We develop DeepNote, an adaptive RAG framework that achieves in-depth and robust exploration of knowledge sources through note-centric adaptive retrieval. DeepNote employs notes as carriers for refining and accumulating knowledge. During in-depth exploration, it uses these notes to determine retrieval timing, formulate retrieval queries, and iteratively assess knowledge growth, ultimately leveraging the best note for answer generation.
All corpus and evaluation files should be placed in the /data
directory. You can download the experimental data here.
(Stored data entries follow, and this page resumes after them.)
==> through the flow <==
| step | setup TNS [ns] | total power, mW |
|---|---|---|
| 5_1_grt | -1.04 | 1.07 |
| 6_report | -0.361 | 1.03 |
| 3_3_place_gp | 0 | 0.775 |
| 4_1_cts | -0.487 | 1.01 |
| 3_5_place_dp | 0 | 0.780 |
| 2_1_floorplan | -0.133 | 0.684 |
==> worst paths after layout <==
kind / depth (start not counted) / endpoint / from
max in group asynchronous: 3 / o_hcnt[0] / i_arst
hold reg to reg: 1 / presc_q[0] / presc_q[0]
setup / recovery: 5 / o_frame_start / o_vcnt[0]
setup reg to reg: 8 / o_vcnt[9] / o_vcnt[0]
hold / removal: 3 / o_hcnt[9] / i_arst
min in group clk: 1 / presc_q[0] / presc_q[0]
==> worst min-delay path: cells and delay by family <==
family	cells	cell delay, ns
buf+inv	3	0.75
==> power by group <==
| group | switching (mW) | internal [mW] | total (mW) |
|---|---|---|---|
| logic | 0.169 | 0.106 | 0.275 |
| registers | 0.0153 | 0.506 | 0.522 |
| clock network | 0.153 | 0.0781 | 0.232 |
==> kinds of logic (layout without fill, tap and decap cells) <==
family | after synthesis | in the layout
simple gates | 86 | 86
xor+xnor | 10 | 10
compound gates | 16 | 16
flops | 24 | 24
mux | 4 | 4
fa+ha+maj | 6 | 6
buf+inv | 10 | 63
File: config.mk
export PLATFORM = sky130hd
export DESIGN_NAME = pc_fetch_ctrl
export DESIGN_NICKNAME = d
export VERILOG_FILES = /design/src/rtl/pc_pkg.sv /design/src/rtl/pc_cycle_counter.sv /design/src/rtl/pc_fetch_ctrl.sv
export SDC_FILE = /design/constraint.sdc
export NUM_CORES = 1
export LEC_CHECK = 0
export CAP_MARGIN = 15
export CORE_MARGIN = 4
export CORE_UTILIZATION = 41
export CTS_CLUSTER_DIAMETER = 60
export CTS_CLUSTER_SIZE = 8
export DETAILED_ROUTE_END_ITERATION = 8
export HOLD_SLACK_MARGIN = 0.15
export PLACE_DENSITY_LB_ADDON = 0.3
export SLEW_MARGIN = 30
export SYNTH_ARGS = -nofsm -noshare
export SYNTH_HDL_FRONTEND = slang
export SYNTH_HIERARCHICAL = 1
export SYNTH_SLANG_ARGS = --single-unit
File: constraint.sdc
create_clock -name clk -period 3.07 [get_ports clk]
set_input_delay 0.614 -clock clk [delete_from_list [all_inputs] [get_ports clk]]
set_output_delay 0.614 -clock clk [all_outputs]
set_load 0.03 [all_outputs]
`src/rtl/conv_job_scheduler.sv`:
```
// conv_job_scheduler: queues 3x3 convolution jobs and launches them one at a time on the engine's
// run/busy handshake, reporting completion, start/run timeouts and a saturating completion count.
`default_nettype none

module conv_job_scheduler #(
  parameter int DEPTH   = 4,
  parameter int AW      = 12,
  parameter int TIMEOUT = 4095
) (
  input  logic                     clk,
  input  logic                     reset_b,
  input  logic                     job_valid,
  output logic                     job_ready,
  input  logic [AW-1:0]            job_in_base,
  input  logic [AW-1:0]            job_out_base,
  input  logic [AW-1:0]            job_wgt_addr,
  input  logic                     abort,
  output logic                     eng_run,
  input  logic                     eng_busy,
  output logic [AW-1:0]            eng_in_base,
  output logic [AW-1:0]            eng_out_base,
  output logic [AW-1:0]            eng_wgt_addr,
  output logic                     job_done,
  output logic                     job_error,
  output logic [1:0]               err_code,
  output logic [7:0]               job_id,
  output logic [15:0]              jobs_completed,
  output logic [$clog2(DEPTH):0]   queue_count,
  output logic                     sched_busy
);

  localparam int PW = $clog2(DEPTH);
  localparam int CW = PW + 1;
  localparam int WW = $clog2(TIMEOUT + 1);
  localparam logic [WW-1:0] WD_LIMIT = WW'(TIMEOUT);

  typedef enum logic [2:0] {
    S_IDLE      = 3'd0,
    S_LAUNCH    = 3'd1,
    S_WAIT_BUSY = 3'd2,
    S_RUN       = 3'd3,
    S_DRAIN     = 3'd4
  } state_t;

  state_t state, state_nxt;

  logic [AW-1:0] fifo_in  [DEPTH];
  logic [AW-1:0] fifo_out [DEPTH];
  logic [AW-1:0] fifo_wgt [DEPTH];
  logic [7:0]    fifo_id  [DEPTH];

  logic [PW-1:0] wr_ptr, rd_ptr;
  logic [7:0]    push_id;
  logic [1:0]    wb_cnt;
  logic [WW-1:0] wd_cnt;

  logic       push, pop, done_ev, err_ev;
  logic [1:0] err_nxt;

  // No full-FIFO bypass: a pop in the same cycle does not open a slot.
  assign job_ready  = (queue_count < CW'(DEPTH)) && !abort;
  assign push       = job_valid && job_ready;
  assign eng_run    = (state == S_LAUNCH);
  assign sched_busy = (state != S_IDLE) || (queue_count != '0);

  always_ff @(posedge clk or negedge reset_b) begin
    if (!reset_b) state <= S_IDLE;
    else          state <= state_nxt;
  end

  // Abort takes priority over every completion or timeout event.
  always_comb begin
    state_nxt = state;
    pop       = 1'b0;
    done_ev   = 1'b0;
    err_ev    = 1'b0;
    err_nxt   = 2'b00;
    case (state)
      S_IDLE: begin
        if ((queue_count != '0) && !abort) begin
          state_nxt = S_LAUNCH;
          pop       = 1'b1;
        end
      end
      S_LAUNCH: begin
        state_nxt = abort ? S_DRAIN : S_WAIT_BUSY;
      end
      S_WAIT_BUSY: begin
        if (abort) begin
          state_nxt = S_DRAIN;
        end else if (eng_busy) begin
          state_nxt = S_RUN;
        end else if (wb_cnt == 2'd3) begin
          state_nxt = S_IDLE;
          err_ev    = 1'b1;
          err_nxt   = 2'b01;
        end
      end
      S_RUN: begin
        if (abort) begin
          state_nxt = S_DRAIN;
        end else if (!eng_busy) begin
          state_nxt = S_IDLE;
          done_ev   = 1'b1;
        end else if (wd_cnt == WD_LIMIT) begin
          state_nxt = S_DRAIN;
          err_ev    = 1'b1;
          err_nxt   = 2'b10;
        end
      end
      S_DRAIN: begin
        if (!eng_busy) state_nxt = S_IDLE;
      end
      default: state_nxt = S_IDLE;
    endcase
  end

  // Job storage carries no reset; occupancy alone defines validity.
  always_ff @(posedge clk) begin
    if (push) begin
      fifo_in[wr_ptr]  <= job_in_base;
      fifo_out[wr_ptr] <= job_out_base;
      fifo_wgt[wr_ptr] <= job_wgt_addr;
      fifo_id[wr_ptr]  <= push_id;
    end
  end

  always_ff @(posedge clk or negedge reset_b) begin
    if (!reset_b) begin
      wr_ptr      <= '0;
      rd_ptr      <= '0;
      queue_count <= '0;
      push_id     <= '0;
    end else begin
      if (push) push_id <= push_id + 8'd1;
      if (abort) begin
        wr_ptr      <= '0;
        rd_ptr      <= '0;
        queue_count <= '0;
      end else begin
        if (push) wr_ptr <= wr_ptr + 1'b1;
        if (pop)  rd_ptr <= rd_ptr + 1'b1;
        if (push && !pop)      queue_count <= queue_count + 1'b1;
        else if (pop && !push) queue_count <= queue_count - 1'b1;
      end
    end
  end

  always_ff @(posedge clk or negedge reset_b) begin
    if (!reset_b) begin
      eng_in_base    <= '0;
      eng_out_base   <= '0;
      eng_wgt_addr   <= '0;
      job_id         <= '0;
      job_done       <= 1'b0;
      job_error      <= 1'b0;
      err_code       <= 2'b00;
      jobs_completed <= '0;
      wb_cnt         <= '0;
      wd_cnt         <= '0;
    end else begin
      if (pop) begin
        eng_in_base  <= fifo_in[rd_ptr];
        eng_out_base <= fifo_out[rd_ptr];
        eng_wgt_addr <= fifo_wgt[rd_ptr];
        job_id       <= fifo_id[rd_ptr];
      end
      job_done  <= done_ev;
      job_error <= err_ev;
      err_code  <= err_nxt;
      if (done_ev && (jobs_completed != 16'hFFFF))
        jobs_completed <= jobs_completed + 16'd1;
      wb_cnt <= (state == S_WAIT_BUSY) ? wb_cnt + 2'd1 : 2'd0;
      // Watchdog reads 1 during the first RUN cycle.
      if (state == S_WAIT_BUSY && state_nxt == S_RUN) wd_cnt <= WW'(1);
      else if (state == S_RUN && state_nxt == S_RUN)  wd_cnt <= wd_cnt + 1'b1;
      else                                            wd_cnt <= '0;
    end
  end

endmodule

`default_nettype wire

```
We use Wikipedia as the corpus for ASQA and StrategyQA. Due to its large size, please download it separately here and place it in /data/corpus/wiki/
.
For different datasets, we employ various retrieval methods:
For 2WikiMQA, MusiQue, and HotpotQA:
- BM25 retrieval based on ElasticSearch
- Dense retrieval with FAISS index using embeddings from BGE model
For ASQA and StrategyQA:
- Dense retrieval with FAISS index using embeddings from GTR model
Install Elasticsearch:
wget https://artifacts.elastic.co/downloads/elasticsearch/elasticsearch-7.10.2-linux-x86_64.tar.gz
wget https://artifacts.elastic.co/downloads/elasticsearch/elasticsearch-7.10.2-linux-x86_64.tar.gz.sha512
shasum -a 512 -c elasticsearch-7.10.2-linux-x86_64.tar.gz.sha512
tar -xzf elasticsearch-7.10.2-linux-x86_64.tar.gz
cd elasticsearch-7.10.2/
./bin/elasticsearch # Start the server
pkill -f elasticsearch # To stop the server
cd src/build_index/es
# 2WikiMQA
python index_2wiki.py
# MusiQue
python index_musique.py
# HotpotQA
python index_hotpotqa.py
cd src/build_index/emb
python index.py --dataset hotpotqa --model bge-base-en-v1.5 # e.g., for HotpotQA dataset
Since generating GTR embeddings for Wikipedia corpus is time-consuming, you can download the pre-computed GTR embeddings and place them in data/corpus/wiki/
:
wget https://huggingface.co/datasets/princeton-nlp/gtr-t5-xxl-wikipedia-psgs_w100-index/resolve/main/gtr_wikipedia_index.pkl
Then build FAISS index:
cd src/build_index/emb
python index.py --dataset asqa --model gtr-t5-xxl
You can configure your API key, URL, and other settings in the ./config/config.yaml
file.
The training process consists of three main steps:
Generate the initial training data using LLaMA model:
python gen_dpo_data.py \
--model llama-3.1-8b-instruct \
--batch_size 9 \
--output_path ../data/dpo_data \
--device 0,1,2,3
Filter and process the generated data:
python select_dpo_data.py \
--output_path ../data/dpo/processed/train.jsonl \
--init_num 1900 \
--refine_num 1900 \
--query_num 1900
Launch the training process:
bash train.sh
python main.py --method deepnote --retrieve_top_k 5 --dataset hotpotqa --max_step 3 --max_fail_step 2 --MaxClients 5 --model gpt-4o-mini-2024-07-18 --device cuda:0
The predicted results and evaluation metrics will be automatically saved in the output/{dataset}/
directory. The evaluation results can be found at the end of the file.